= William Lewis (mineralogist) =

Welsh mineralogist

William James Lewis F.R.S. (10 January 1847 - 16 April 1926) was a Welsh mineralogist.

==Life and career==
Lewis was born in Llanwyddelan, Montgomeryshire, the second son of clergyman John Lewis, and educated at Llanrwst grammar school and Jesus College, Oxford, where he matriculated in 1865. He obtained first-class degrees in mathematics (1868) and in natural science (1869). After a short spell as a tutor at Cheltenham College (1870-71), he was elected a Fellow of Oriel College, Oxford - a position he retained until his death. He carried out some research at Cambridge University before holding a position at the British Museum from 1875 to 1877; he resigned on the grounds of ill-health. In 1879, he returned to Cambridge to lecture on mineralogy and became Professor of Mineralogy in 1881. His publications were few, but included the standard work A Treatise on Crystallography (1899).

He was elected a Fellow of the Royal Society in 1909. His candidature read: "Professor of Mineralogy in the University of Cambridge since 1881. Fellow of Oriel College, Oxford, since 1872. First Class in Mathematical Moderations and Finals. First Class in the School of Natural Science.
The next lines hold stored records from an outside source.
==> config.mk <==
export PLATFORM = sky130hd
export DESIGN_NAME = fetch_trap_unit
export DESIGN_NICKNAME = d
export VERILOG_FILES = /design/src/rtl/fetch_trap_unit.sv
export SDC_FILE = /design/constraint.sdc
export NUM_CORES = 2
export LEC_CHECK = 0
export BUFFER_PORTS_ARGS = -buffer_cell sky130_fd_sc_hd__buf_2
export CAP_MARGIN = 30
export CELL_PAD_IN_SITES_DETAIL_PLACEMENT = 1
export CELL_PAD_IN_SITES_GLOBAL_PLACEMENT = 1
export CORE_MARGIN = 2
export CORE_UTILIZATION = 31
export CTS_CLUSTER_DIAMETER = 100
export CTS_CLUSTER_SIZE = 10
export DETAILED_ROUTE_END_ITERATION = 7
export PLACE_DENSITY = 0.59
export SLEW_MARGIN = 10
export SYNTH_ARGS = -nofsm -noshare
export SYNTH_HDL_FRONTEND = slang
export SYNTH_SLANG_ARGS = --single-unit
==> constraint.sdc <==
create_clock -name clk -period 4.4 [get_ports clk]
set_input_delay 0.22 -clock clk [delete_from_list [all_inputs] [get_ports clk]]
set_output_delay 0.22 -clock clk [all_outputs]
set_load 0.005 [all_outputs]
`src/rtl/ss_sampler.sv`:
```
module ss_sampler #(
  parameter int DW = 12,
  parameter int AW = 4,
  parameter int PW = 3,
  parameter int ALAT = 4,
  parameter int IRQ_GAP = 2
) (
  input  logic          clk,
  input  logic          rst_n,
  input  logic          trig_eva,
  input  logic          trig_evb,
  input  logic          trig_sw,
  input  logic          trig_ext,
  input  logic          cont_en,
  input  logic [AW-1:0] acq_in,
  input  logic [PW-1:0] pair_in,
  input  logic [DW-1:0] conv_a,
  input  logic [DW-1:0] conv_b,
  input  logic          irq_clr,
  output logic          sh_pulse,
  output logic [PW-1:0] pair_sel,
  output logic [DW-1:0] res_a,
  output logic [DW-1:0] res_b,
  output logic          irq_flag
);
  localparam int PL = ALAT + 1 + IRQ_GAP;

  typedef enum logic [1:0] {IDLE, GAP, HOLD} ph_t;

  ph_t           ph;
  logic [AW-1:0] cnt, acq_l;
  logic          sh_r;
  logic [PL-1:0] pipe;

  wire start = (ph == IDLE) && (trig_eva | trig_evb | trig_sw | trig_ext);
  wire last  = (ph == HOLD) && (cnt == acq_l);

  always_ff @(posedge clk or negedge rst_n)
    if (!rst_n) begin
      ph <= IDLE; cnt <= '0; acq_l <= '0; pair_sel <= '0; sh_r <= 1'b0;
    end else begin
      case (ph)
        IDLE: if (start) begin
          ph <= GAP; cnt <= '0; acq_l <= acq_in; pair_sel <= pair_in;
        end
        GAP: if (cnt == AW'(1)) begin
          ph <= HOLD; cnt <= '0; sh_r <= 1'b1;
        end else cnt <= cnt + 1'b1;
        HOLD: if (last) begin
          sh_r <= 1'b0; cnt <= '0; ph <= cont_en ? GAP : IDLE;
        end else cnt <= cnt + 1'b1;
        default: ph <= IDLE;
      endcase
    end

  always_ff @(negedge clk or negedge rst_n)
    if (!rst_n) sh_pulse <= 1'b0;
    else        sh_pulse <= sh_r;

  always_ff @(posedge clk or negedge rst_n)
    if (!rst_n) begin
      pipe <= '0; res_a <= '0; res_b <= '0; irq_flag <= 1'b0;
    end else begin
      pipe <= {pipe[PL-2:0], last};
      if (pipe[ALAT-1]) res_a <= conv_a;
      if (pipe[ALAT])   res_b <= conv_b;
      if (pipe[PL-1])   irq_flag <= 1'b1;
      else if (irq_clr) irq_flag <= 1'b0;
    end

  logic [AW:0] wcnt;
  always_ff @(posedge clk or negedge rst_n)
    if (!rst_n)    wcnt <= '0;
    else if (sh_r) wcnt <= wcnt + 1'b1;
    else           wcnt <= '0;

  a_r3_width: assert property (@(posedge clk) disable iff (!rst_n)
    $fell(sh_r) |-> (wcnt == (AW+1)'(acq_l) + 1'b1));

  a_r8_settings_held: assert property (@(posedge clk) disable iff (!rst_n)
    (ph != IDLE) |=> ($stable(pair_sel) && $stable(acq_l)));

  a_r5_gap_before_pulse: assert property (@(posedge clk) disable iff (!rst_n)
    $rose(sh_r) |-> !$past(sh_r, 2));

  a_r6_irq_timing: assert property (@(posedge clk) disable iff (!rst_n)
    $rose(irq_flag) |-> $past(last, 8));
endmodule

```
$ cat src/rtl/dct_head.sv
module dct_head
  import dct_pkg::*;
(
  input  logic                        clk,
  input  logic                        rst_n,
  input  logic [SLOTS-1:0]            due_vec,
  input  logic [SLOTS-1:0][CNT_W-1:0] cnt_vec,
  input  logic                        old_ptr,
  input  logic                        cmd_ack,
  output logic                        head_valid,
  output logic                        head_sel,
  output cnt_t                        head_idx,
  output logic                        head_last,
  output logic [SLOTS-1:0]            clear_vec
);
  cnt_t idx_q;
  logic hold_q;
  logic draining;
  logic pick;
  logic pop;

  assign draining   = (idx_q != '0);
  // mid-cluster the held slot wins; otherwise the older due slot first
  assign pick       = draining ? hold_q : (due_vec[old_ptr] ? old_ptr : ~old_ptr);
  assign head_valid = due_vec[pick];
  assign head_last  = head_valid && f_is_last(idx_q, cnt_vec[pick]);
  assign pop        = head_valid && cmd_ack;
  assign head_sel   = pick;
  assign head_idx   = idx_q;

  genvar g;
  generate
    for (g = 0; g < SLOTS; g++) begin : g_clr
      assign clear_vec[g] = pop && head_last && (pick == 1'(g));
    end
  endgenerate

  always_ff @(posedge clk) begin
    if (!rst_n) begin
      idx_q  <= '0;
      hold_q <= 1'b0;
    end else if (pop) begin
      idx_q  <= head_last ? '0 : idx_q + 1'b1;
      hold_q <= pick;
    end
  end

  AST_DRAIN_LOCKED: assert property (@(posedge clk) disable iff (!rst_n)
    (head_valid && cmd_ack && !head_last) |=>
      (head_valid && head_sel == $past(head_sel) && head_idx == cnt_t'($past(head_idx) + 1'b1)));
  AST_IDLE_ACK_IGNORED: assert property (@(posedge clk) disable iff (!rst_n)
    (!head_valid && cmd_ack) |=> $stable(idx_q));
endmodule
Senior University Mathematical Scholarship, 1871. Author of a Treatise on Crystallography (Cambridge University Press, 1899), which has become a recognised and authoritative Text-book for English students. (This work contains a number of original crystallographic investigations; the mathematical treatment of many of the problems and methods discussed is highly original and in many respects more exhaustive than that of other Treatises). Author of various papers on the crystallography of minerals and of artificial products; in particular, a paper 'On Barium Nitrate, which definitely established the Symmetry of that Substance' (Phil Mag, vol iii, 1877); 'An Exhaustive Monograph on the Crystallography of the rare mineral Miargyrite' (Proc Camb Phil Soc, vol iv, 1883); 'Researches on Minerals from the Binnenthal' (Min Mag, vol xiii, 1903); several papers concerning methods of calculation, the determination of possible errors in crystal measurements, the representation of crystals, &c. Prof Lewis has maintained at Cambridge a School of Mineralogy which has earned a high reputation."

Lewis is buried in Holywell Cemetery, Oxford.